» **Data extracts**
[src/ext_bus_pkg.sv]
package ext_bus_pkg;

	////////////////////////////////////////////////////////////////////////
	// arithmetic

	// least times round up to whole cycles, never below one cycle
	function automatic int cycles_ceil(input int time_ns, input int per_ns);
		int c;
		c = (time_ns + per_ns - 1) / per_ns;
		return (c < 1) ? 1 : c;
	endfunction

	////////////////////////////////////////////////////////////////////////
	// widths and reset values

	localparam int          ADDR_W       = 16;
	localparam int          DATA_W       = 16;
	localparam int          CNT_W        = 3;
	localparam logic [15:0] ADDR_RESET   = 16'h0000;
	localparam logic [15:0] DATA_RESET   = 16'h0000;
	localparam logic [2:0]  CNT_RESET    = 3'h0;

	////////////////////////////////////////////////////////////////////////
	// timing, MCLK at 10 MHz

	localparam int CLK_PERIOD_NS = 100;
	localparam int T_SETUP_NS    = 100;
	localparam int T_STROBE_NS   = 250;
	localparam int T_HOLD_NS     = 100;

	localparam logic [2:0] SETUP_CYC  =
		3'(cycles_ceil(T_SETUP_NS, CLK_PERIOD_NS));
	localparam logic [2:0] STROBE_CYC =
		3'(cycles_ceil(T_STROBE_NS, CLK_PERIOD_NS));
	localparam logic [2:0] HOLD_CYC   =
		3'(cycles_ceil(T_HOLD_NS, CLK_PERIOD_NS));

	////////////////////////////////////////////////////////////////////////
	// types

	typedef enum logic [0:0] {
		SPACE_PROGRAM = 1'b0,
		SPACE_DATA    = 1'b1
	} space_t;

	typedef enum logic [1:0] {
		ST_IDLE   = 2'b00,
		ST_SETUP  = 2'b01,
		ST_STROBE = 2'b10,
		ST_HOLD   = 2'b11
	} bus_state_t;

	typedef struct packed {
		logic              write;
		space_t            space;
		logic [ADDR_W-1:0] addr;
		logic [DATA_W-1:0] wdata;
	} bus_req_t;

	typedef struct packed {
		logic [DATA_W-1:0] stage1;
		logic [DATA_W-1:0] stage2;
	} sync_state_t;

	typedef struct packed {
		bus_state_t        st;
		logic [CNT_W-1:0]  cnt;
		logic              write;
		logic              mem_prog_n;
		logic              mem_data_n;
		logic              prog_pin_n;
		logic              data_pin_n;
		logic              rd_n;
		logic              wr_n;
		logic              data_oe;
		logic [ADDR_W-1:0] addr;
		logic [DATA_W-1:0] wdata;
		logic [DATA_W-1:0] rdata;
		logic              ready;
		logic              done;
	} ctrl_state_t;

endpackage

[src/ext_bus_strobes.sv]
`timescale 1ns/1ps
module ext_bus_strobes (
	input  wire logic                           MCLK,
	input  wire logic                           SRST,
	input  wire logic                           REQ_VALID,
	input  wire ext_bus_pkg::bus_req_t          REQ,
	output logic                                REQ_READY,
	output logic                                DONE,
	output logic      [ext_bus_pkg::DATA_W-1:0] RDATA,
	input  wire logic                           PROG_SEL_IS_CS,
	input  wire logic                           DATA_SEL_IS_CS,
	input  wire logic                           CHIP_SELECT_OUT_0,
	input  wire logic                           CHIP_SELECT_OUT_1,
	output logic                                PROGRAM_SPACE_SELECT_N,
	output logic                                DATA_SPACE_SELECT_N,
	output logic                                READ_STROBE_N,
	output logic                                WRITE_STROBE_N,
	output logic      [ext_bus_pkg::ADDR_W-1:0] EXT_ADDRESS_BUS,
	input  wire logic [ext_bus_pkg::DATA_W-1:0] EXT_DATA_BUS_I,
	output logic      [ext_bus_pkg::DATA_W-1:0] EXT_DATA_BUS_O,
	output logic                                EXT_DATA_BUS_OE
);

	////////////////////////////////////////////////////////////////////////
	// state

	localparam ext_bus_pkg::ctrl_state_t RESET_STATE = '{
		st:         ext_bus_pkg::ST_IDLE,
		cnt:        ext_bus_pkg::CNT_RESET,
		write:      1'b0,
		mem_prog_n: 1'b1,
		mem_data_n: 1'b1,
		prog_pin_n: 1'b1,
		data_pin_n: 1'b1,
		rd_n:       1'b1,
		wr_n:       1'b1,
		data_oe:    1'b0,
		addr:       ext_bus_pkg::ADDR_RESET,
		wdata:      ext_bus_pkg::DATA_RESET,
		rdata:      ext_bus_pkg::DATA_RESET,
		ready:      1'b0,
		done:       1'b0
	};

	ext_bus_pkg::ctrl_state_t s_q;
	ext_bus_pkg::ctrl_state_t s_d;

	logic [ext_bus_pkg::DATA_W-1:0] data_in_sync;

	// pins are asynchronous to MCLK; sampled read data lags two cycles,
	// covered because the strobe lasts at least three
	ext_data_sync u_data_sync (
		.clk      (MCLK),
		.srst     (SRST),
		.pin_in   (EXT_DATA_BUS_I),
		.sync_out (data_in_sync)
	);

	////////////////////////////////////////////////////////////////////////
	// helpers

	// every phase counter runs down to zero, then the phase ends
	function automatic logic cnt_end(
		input logic [ext_bus_pkg::CNT_W-1:0] c
	);
		return c == ext_bus_pkg::CNT_RESET;
	endfunction

	function automatic logic [ext_bus_pkg::CNT_W-1:0] cnt_step(
		input logic [ext_bus_pkg::CNT_W-1:0] c
	);
		return c - 3'h1;
	endfunction

	// a memory select is low only for its own space
	function automatic logic space_sel_n(
		input ext_bus_pkg::space_t sp,
		input ext_bus_pkg::space_t own
	);
		return sp != own;
	endfunction

	// chip-select mode hands the pin over; pin lags its inputs a cycle
	function automatic logic pin_sel_n(
		input logic use_cs,
		input logic cs_n,
		input logic mem_n
	);
		return use_cs ? cs_n : mem_n;
	endfunction

	////////////////////////////////////////////////////////////////////////
	// sequencer

	always_comb
	begin
		s_d      = s_q;
		s_d.done = 1'b0;
		case (s_q.st)
			ext_bus_pkg::ST_IDLE:
			begin
				s_d.ready = 1'b1;
				if (REQ_VALID && s_q.ready)
				begin
					s_d.st    = ext_bus_pkg::ST_SETUP;
					s_d.cnt   = cnt_step(ext_bus_pkg::SETUP_CYC);
					s_d.ready = 1'b0;
					s_d.write = REQ.write;
					s_d.addr  = REQ.addr;
					s_d.wdata = REQ.wdata;
					// one select only, chosen by space
					s_d.mem_prog_n =
						space_sel_n(REQ.space, ext_bus_pkg::SPACE_PROGRAM);
					s_d.mem_data_n =
						space_sel_n(REQ.space, ext_bus_pkg::SPACE_DATA);
					// drive write data before the strobe falls
					s_d.data_oe = REQ.write;
				end
			end
			ext_bus_pkg::ST_SETUP:
			begin
				if (cnt_end(s_q.cnt))
				begin
					s_d.st   = ext_bus_pkg::ST_STROBE;
					s_d.cnt  = cnt_step(ext_bus_pkg::STROBE_CYC);
					// address and select already stable here
					s_d.rd_n = s_q.write;
					s_d.wr_n = !s_q.write;
				end
				else
				begin
					s_d.cnt = cnt_step(s_q.cnt);
				end
			end
			ext_bus_pkg::ST_STROBE:
			begin
				if (cnt_end(s_q.cnt))
				begin
					s_d.st   = ext_bus_pkg::ST_HOLD;
					s_d.cnt  = cnt_step(ext_bus_pkg::HOLD_CYC);
					s_d.rd_n = 1'b1;
					s_d.wr_n = 1'b1;
					if (!s_q.write)
					begin
						s_d.rdata = data_in_sync;
					end
				end
				else
				begin
					s_d.cnt = cnt_step(s_q.cnt);
				end
			end
			ext_bus_pkg::ST_HOLD:
			begin
				// data, address and select outlast the rising strobe
				if (cnt_end(s_q.cnt))
				begin
					s_d.st         = ext_bus_pkg::ST_IDLE;
					s_d.data_oe    = 1'b0;
					s_d.mem_prog_n = 1'b1;
					s_d.mem_data_n = 1'b1;
					s_d.ready      = 1'b1;
					s_d.done       = 1'b1;
				end
				else
				begin
					s_d.cnt = cnt_step(s_q.cnt);
				end
			end
			default:
			begin
				s_d = RESET_STATE;
			end
		endcase
		// chip-select function replaces the memory-space meaning
		s_d.prog_pin_n = pin_sel_n(PROG_SEL_IS_CS, CHIP_SELECT_OUT_0,
			s_d.mem_prog_n);
		s_d.data_pin_n = pin_sel_n(DATA_SEL_IS_CS, CHIP_SELECT_OUT_1,
			s_d.mem_data_n);
	end

	////////////////////////////////////////////////////////////////////////
	// registers

	always_ff @(posedge MCLK)
	begin
		if (SRST)
		begin
			s_q <= RESET_STATE;
		end
		else
		begin
			s_q <= s_d;
		end
	end

	////////////////////////////////////////////////////////////////////////
	// outputs, all straight from s_q

	assign REQ_READY              = s_q.ready;
	assign DONE                   = s_q.done;
	assign RDATA                  = s_q.rdata;
	assign PROGRAM_SPACE_SELECT_N = s_q.prog_pin_n;
	assign DATA_SPACE_SELECT_N    = s_q.data_pin_n;
	assign READ_STROBE_N          = s_q.rd_n;
	assign WRITE_STROBE_N         = s_q.wr_n;
	assign EXT_ADDRESS_BUS        = s_q.addr;
	assign EXT_DATA_BUS_O         = s_q.wdata;
	assign EXT_DATA_BUS_OE        = s_q.data_oe;

endmodule

[src/ext_data_sync.sv]
`timescale 1ns/1ps
module ext_data_sync (
	input  wire logic                         clk,
	input  wire logic                         srst,
	input  wire logic [ext_bus_pkg::DATA_W-1:0] pin_in,
	output logic      [ext_bus_pkg::DATA_W-1:0] sync_out
);

	ext_bus_pkg::sync_state_t s_q;
	ext_bus_pkg::sync_state_t s_d;

	// stage1 feeds stage2 only: keeps metastability off the logic
	always_comb
	begin
		s_d        = s_q;
		s_d.stage1 = pin_in;
		s_d.stage2 = s_q.stage1;
	end

	always_ff @(posedge clk)
	begin
		if (srst)
		begin
			s_q <= '0;
		end
		else
		begin
			s_q <= s_d;
		end
	end

	assign sync_out = s_q.stage2;

endmodule

[config.mk]
export PLATFORM = sky130hd
export DESIGN_NAME = ext_bus_strobes
export DESIGN_NICKNAME = d
export VERILOG_FILES = /design/src/ext_bus_pkg.sv /design/src/ext_bus_strobes.sv /design/src/ext_data_sync.sv
export SDC_FILE = /design/constraint.sdc
export NUM_CORES = 1
export LEC_CHECK = 0
export ABC_CLOCK_PERIOD_IN_PS = 2300
export BUFFER_PORTS_ARGS = -buffer_cell sky130_fd_sc_hd__buf_4
export CAP_MARGIN = 20
export CORE_ASPECT_RATIO = 2
export CORE_MARGIN = 10
export CORE_UTILIZATION = 40
export DETAILED_ROUTE_END_ITERATION = 10
export GPL_ROUTABILITY_DRIVEN = 0
export HOLD_SLACK_MARGIN = 0.15
export SETUP_SLACK_MARGIN = 0.4
export SYNTH_ARGS = -nofsm -noshare
export SYNTH_HDL_FRONTEND = slang
export SYNTH_HIERARCHICAL = 1
export SYNTH_SLANG_ARGS = --single-unit
[constraint.sdc]
create_clock -name MCLK -period 2.3 [get_ports MCLK]
set_input_delay 0.23 -clock MCLK [delete_from_list [all_inputs] [get_ports MCLK]]
set_output_delay 0.23 -clock MCLK [all_outputs]
set_load 0.02 [all_outputs]
==> results of run 1 <==
-- worst paths after layout --
path | start | to | depth (start not counted)
worst max-delay path | s_q[61] | s_q[61] | 5
worst max register to register | s_q[61] | s_q[61] | 5
worst min-delay path | REQ[33] | s_q[57] | 3
worst min register to register | u_data_sync/sync_out[3] | RDATA[3] | 2
-- routing by layer --
metal / wire (microns) / up-vias / part of all wire, % / track usage [%]
li1: - / 1550 / - / -
met1: 3460 / 1351 / 39 / 13.1
met2: 4550 / 89 / 51 / 22.0
met3: 673 / 19 / 7.6 / 5.30
met4: 229 / 0 / 2.6 / 5.87
met5: 0 / - / 0 / 0
-- final cells by class --
cell class                      count  area [sq um]
Clock buffer                        9           225
Clock inverter                      7          78.8
Fill cell                         836          4200
Inverter                            6          22.5
Multi-Input combinational cell    253          1390
Sequential cell                    95          1900
Tap cell                          104           130
Timing Repair Buffer              165          1380
-- cells in the final DEF, fill, tap and decap left out, types with 2 or more instances in the layout --
| cell type | instances |
|---|---|
| nand3b_1 | 5 |
| o31ai_1 | 2 |
| nor2b_1 | 34 |
| nand2b_1 | 4 |
| nor3b_1 | 2 |
| inv_1 | 6 |
| nand3_1 | 4 |
| o21bai_1 | 2 |
| nand2_1 | 98 |
| dfxtp_1 | 95 |
| nor2_1 | 7 |
| nor4b_1 | 2 |
| and4b_1 | 2 |
| buf_4 | 114 |
| dlygate4sd3_1 | 50 |
| clkbuf_16 | 9 |
| clkinvlp_4 | 2 |
| o2111ai_1 | 3 |
| a21oi_1 | 54 |
| inv_6 | 2 |
| ha_1 | 7 |
| a32oi_1 | 2 |
-- repair_timing --
action	CTS	global route
resized for setup	0	1
hold endpoints to repair	50	0
endpoints found under the setup margin	0	2
hold buffers	50	0
-- worst max-delay path: stages (launching register included) --
cell     delay [ns]
dfxtp_1        0.37
inv_1          0.10
ha_1           0.29
or3_1          0.39
a21oi_2        0.19
mux2_2         0.34
-- where the power goes --
group          total [mW]  internal [mW]  leakage (nW)  switching, mW
combinational       0.443          0.233          1.24          0.209
sequential           1.75           1.71         0.777         0.0309
clock                1.51          0.856         0.144          0.650
total                3.69           2.80          2.16          0.890
-- metrics by stage --
step           hold WS [ns]  instance area (sq um)
5_1_grt               0.168                   5120
3_5_place_dp          0.419                   4320
3_3_place_gp          0.416                   4320
6_report              0.167                   5120
2_1_floorplan         0.302                   3820
4_1_cts               0.164                   5120
-- state kept, by name, summed over array words and instances, names as in the netlist --
| name | count |
|---|---|
| u_data_sync/s_d | 16 |
| EXT_DATA_BUS_O | 16 |
| PROGRAM_SPACE_SELECT_N | 1 |
| REQ_READY | 1 |
| DATA_SPACE_SELECT_N | 1 |
| RDATA | 16 |
| WRITE_STROBE_N | 1 |
| READ_STROBE_N | 1 |
| EXT_ADDRESS_BUS | 16 |
| s_q | 8 |
| u_data_sync/sync_out | 16 |
| DONE | 1 |
| EXT_DATA_BUS_OE | 1 |
-- kinds of logic after synthesis --
family                   share of synthesized area (%)
AO/OA/AOI/OAI                                     11.6
buffers and inverters                             14.0
flip-flops                                        49.8
adder cells (fa/ha/maj)                           2.29
AND/OR/NAND/NOR                                   21.8
multiplexers                                     0.557
==> summary.txt, run 1 <==
# Post-CTS Setup Buffers: 0
CTS tree: built
Vias: 3009
Antenna diodes: 0
Mapped Nets: 491
Crit path time final: 1.78 ns
H-tree Lvls: 3
Dpl cells: 573
Data required time of the worst path: 2.53 ns
Total Routed Length: 8910 microns
CTS buffer count: 9
Setup_tns: 0 ns
Area leader, netlist: dfxtp_1
Leading register cell type out of synthesis: dfxtp_1
Distinct cells, synth: 46
Antenna Nets Post-Route: 0
Warnings, synthesis: 6
Max Freq: 0.560 GHz
Drt pass-1 iters: 4
CP Class: flop to flop
Min-Delay Path Class: input port to flop
Outcome: completed
Synthesized area per cell: 8.95 sq um
Number of port buffers: 111
Slew Limit Fails: 0
RSZ-0062 raised after global routing: no
Post-synth EDFFs: 0
Setup crit end kind: flop
Slew HR: 46.8%
Syn Std Cell Area: 3820 sq um
Clock tree root buffer cell: clkbuf_16
Layout cells sized above 1: 26.2%
Worst-Margin Slew: 0.798 ns
Commonest cells in the netlist: 98 x nand2_1, 95 x dfxtp_1, 56 x buf_4
MaxCap Viol Count: 0
Placement Rows: 50
Die Y: 158 microns
Die ar.: 14100 sq um
Final non-filler cell total: 639
Clock latency on the worst-skew pair: 0.34 ns
Yosys reg bits: 95
Cell Pwr Density: 721 nW/um^2
Max Clock Skew: 0.00554 ns
Vias per cell: 4.71
First-pass GRT wire length: 14500 microns
Initial core utilization: 41.0%
Crit start category: flop
Die width: 89.1 microns
Yosys top cell area share: 49.8%
Avg WL per Cell: 13.9 microns
Final WS setup: 0.515 ns
Final Cycle Share: 77.6%
R2r setup slk: 0.52 ns
Antenna violations before repair: 0
Hpwl dp: 6290 microns
Layout area overhead: 34.2%
Final core utilization: 55.0%
Synth area leaders: dfxtp_1 50%, buf_4 11%, nand2_1 9.6%, a21oi_1 7.1%, nor2b_1 5.6%
Longest Clk Path Bufs: 2
CP max FO: 8
Crit path DAT: 2.02 ns
Sinks on Clock Net: 95
Final nets: 594
Largest net degree at the start of global routing: 86
Number of remaining DRC errors: 0
P_leak: 2.16 nW
I/O Pins: 112
Core Region: 9320 sq um
DR iter-0 viols: 94
Count leader, synth: nand2_1
Final setup viols: 0
Ys async rst share: 0%
Seq/Total Area, Yosys: 49.8%
CTS clock-pin slew for the worst setup and hold paths: 0.07 ns
Power Total: 3.69 mW
Hold Fails Final Rpt: 0
Dpl ws: 0.523 ns
Total gr overflow: 0
Tot GR Track Use: 12.9%
Synth Instances: 427
Worst vdd ir: 0.471 mV
Vias in the first global route: 3072
Power figures use the tool's default switching activity.
==> run 2, diff against run 1 <==
--- a/config.mk
+++ b/config.mk
@@ -5,7 +5,7 @@
 export SDC_FILE = /design/constraint.sdc
 export NUM_CORES = 1
 export LEC_CHECK = 0
-export ABC_CLOCK_PERIOD_IN_PS = 2300
+export ABC_CLOCK_PERIOD_IN_PS = 1700
 export BUFFER_PORTS_ARGS = -buffer_cell sky130_fd_sc_hd__buf_4
 export CAP_MARGIN = 20
 export CORE_ASPECT_RATIO = 2
==> constraint.sdc (replaced) <==
create_clock -name MCLK -period 1.7 [get_ports MCLK]
set_input_delay 0.17 -clock MCLK [delete_from_list [all_inputs] [get_ports MCLK]]
set_output_delay 0.17 -clock MCLK [all_outputs]
set_load 0.02 [all_outputs]
==> summary.txt, run 2 (same netlist as run 1, synthesis figures left out) <==
Outcome: completed
Longest Clk Path Bufs: 2 (unchanged)
Final WS setup: 0.135 ns (-0.381 ns)
CTS clock-pin slew for the worst setup and hold paths: 0.07 ns (about the same)
Cell Pwr Density: 900 nW/um^2 (+25%)
H-tree Lvls: 3 (unchanged)
Slew HR: 67.9% (+21 points)
P_leak: 2.31 nW (+6.9%)
Number of remaining DRC errors: 0 (unchanged)
Clock latency on the worst-skew pair: 0.34 ns (about the same)
Vias per cell: 4.82 (+2.5%)
RR Endpoint: s_q[61]
Layout cells sized above 1: 37.6% (+11 points)
Setup crit end kind: flop
Hpwl dp: 6450 microns (+2.6%)
CTS buffer count: 9 (unchanged)
Layout area overhead: 48.3%
Drt pass-1 iters: 4 (unchanged)
Dpl ws: 0.0708 ns (-0.452 ns)
R2r setup slk: 0.13 ns (-0.38 ns)
Die width: 89.1 microns (unchanged)
CP Buf/Inv Count: 1 (unchanged)
Slew Limit Fails: 0 (unchanged)
Worst-Margin Slew: 0.481 ns (-0.317 ns)
First-pass GRT wire length: 15900 microns (+9.8%)
Commonest non-fill, non-tap cell in the layout: buf_4
Tot GR Track Use: 14.4% (+1.6 points)
# fillers: 797 (-4.7%)
Hold endpoint: DATA_SPACE_SELECT_N
Hold Path Depth: 4 (+1)
Hold path startpoint: REQ[32]
Total gr overflow: 0 (unchanged)
Commonest cells after routing, fill and taps aside: 119 x buf_4, 92 x dfxtp_1, 83 x nand2_1
Avg WL per Cell: 15.5 microns (+11%)
Hold Fails Final Rpt: 0 (unchanged)
Vias in the first global route: 3204 (+4.3%)
Largest net degree at the start of global routing: 46 (-47%)
Final setup viols: 0 (unchanged)
Die ar.: 14100 sq um (unchanged)
Antenna Nets Post-Route: 0 (unchanged)
CP Cell Sequence: inv_4 > ha_4 > or3_4 > a21oi_4 > mux2_4
Setup_tns: 0 ns (unchanged)
Vias: 3160 (+5.0%)
RSZ-0062 raised after global routing: yes
Metal1 wirelength: 3750 microns (+8.5%)
Antenna diodes: 0 (unchanged)
Crit path DAT: 1.79 ns (-0.23 ns)
Crit. path cell count: 5 (unchanged)
Min-Delay Path Class: input port to flop
Data required time of the worst path: 1.92 ns (-0.61 ns)
Sinks on Clock Net: 95 (unchanged)
Metal2 WL: 5480 microns (+20%)
Max Clock Skew: 0.00932 ns (+0.00378 ns)
Max Freq: 0.639 GHz (+14%)
Crit start category: flop
CP Class: flop to flop
CP max-delay cell: dfxtp_4
Crit path time final: 1.57 ns (-0.219 ns)
Top sig layer: met4
Worst reg-to-reg path cell count: 5 (unchanged)
Core Region: 9320 sq um (unchanged)
Top delay family on crit path: flip-flops
Placement Rows: 50 (unchanged)
CP max FO: 4 (-4)
Final nets: 610 (+2.7%)
Worst r2r src: s_q[61]
Clock tree root buffer cell: clkbuf_16
MaxCap Viol Count: 0 (unchanged)
Final Cycle Share: 92.1% (+14 points)
Routed wl met3: 737 microns (+9.5%)
Antenna violations before repair: 0 (unchanged)
Worst path max stage delay: 0.38 ns (about the same)
Die Y: 158 microns (unchanged)
Number of port buffers: 111 (unchanged)
Total Routed Length: 10200 microns (+14%)
I/O Pins: 112 (unchanged)
DR iter-0 viols: 198 (+110%)
CTS tree: built
Initial core utilization: 41.0% (unchanged)
Worst vdd ir: 0.741 mV (+57%)
run 2: worst max path at each step:
stage | start | end | slack (ns)
floorplan | s_q[62] | s_q[61] | 0.17
global placement | s_q[61] | s_q[61] | 0.14
detailed placement | s_q[62] | s_q[61] | 0.07
CTS | s_q[61] | s_q[61] | 0.15
global route | s_q[61] | s_q[62] | 0.09
finish | s_q[61] | s_q[61] | 0.13
run 2: area by class of cell:
class	instances	area, sq um	area share, %
Sequential cell	95	1910	33.7
Tap cell	104	130	2.30
Clock inverter	6	72.6	1.28
Multi-Input combinational cell	254	1720	30.3
Clock buffer	10	229	4.04
Timing Repair Buffer	180	1580	27.9
Inverter	6	27.5	0.486
run 2: worst min-delay path: stages:
cell and delay, ns:
buf_4 0.08, nand3_1 0.07, o211ai_1 0.12, a32oi_1 0.09
run 2: repair_timing:
action                                 in CTS  in global routing
gates cloned                                3                  0
setup endpoints to repair                  62                 63
endpoints found under the hold margin      51                  0
hold buffers                               53                  0
pin swaps                                  20                 21
buffers inserted                            4                  4
gates resized for setup                    33                 45
run 2: layer usage:
| metal | global-route usage [%] | vias up |
|---|---|---|
| met5 | 0 | - |
| met4 | 6.25 | 0 |
| met2 | 25.6 | 89 |
| li1 | - | 1592 |
| met1 | 14.6 | 1463 |
| met3 | 5.04 | 16 |
run 2: report_power, final:
part,internal (mW),switching [mW]
clock,1.16,0.879
sequential,2.32,0.0481
combinational,0.374,0.317
total,3.85,1.24
run 2: per-stage QoR:
step                      hold slack, ns  power [mW]  utilization [%]  cell area (sq um)  cells
after floorplan                    0.242        2.75                -               3870    427
after global placement             0.361        2.93             47.2               4400    575
after global routing               0.275        5.30             60.8               5670    655
final                              0.242        5.10             60.8               5670    655
after detailed placement           0.365        2.94             47.2               4400    575
after CTS                          0.237        5.12             58.6               5460    651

» **About this exercise**
Return only those lines of the records that contain the string "after".

» **Answer area**
-- worst paths after layout --
-- kinds of logic after synthesis --
RSZ-0062 raised after global routing: no
Commonest cells after routing, fill and taps aside: 119 x buf_4, 92 x dfxtp_1, 83 x nand2_1
RSZ-0062 raised after global routing: yes
after floorplan                    0.242        2.75                -               3870    427
after global placement             0.361        2.93             47.2               4400    575
after global routing               0.275        5.30             60.8               5670    655
after detailed placement           0.365        2.94             47.2               4400    575
after CTS                          0.237        5.12             58.6               5460    651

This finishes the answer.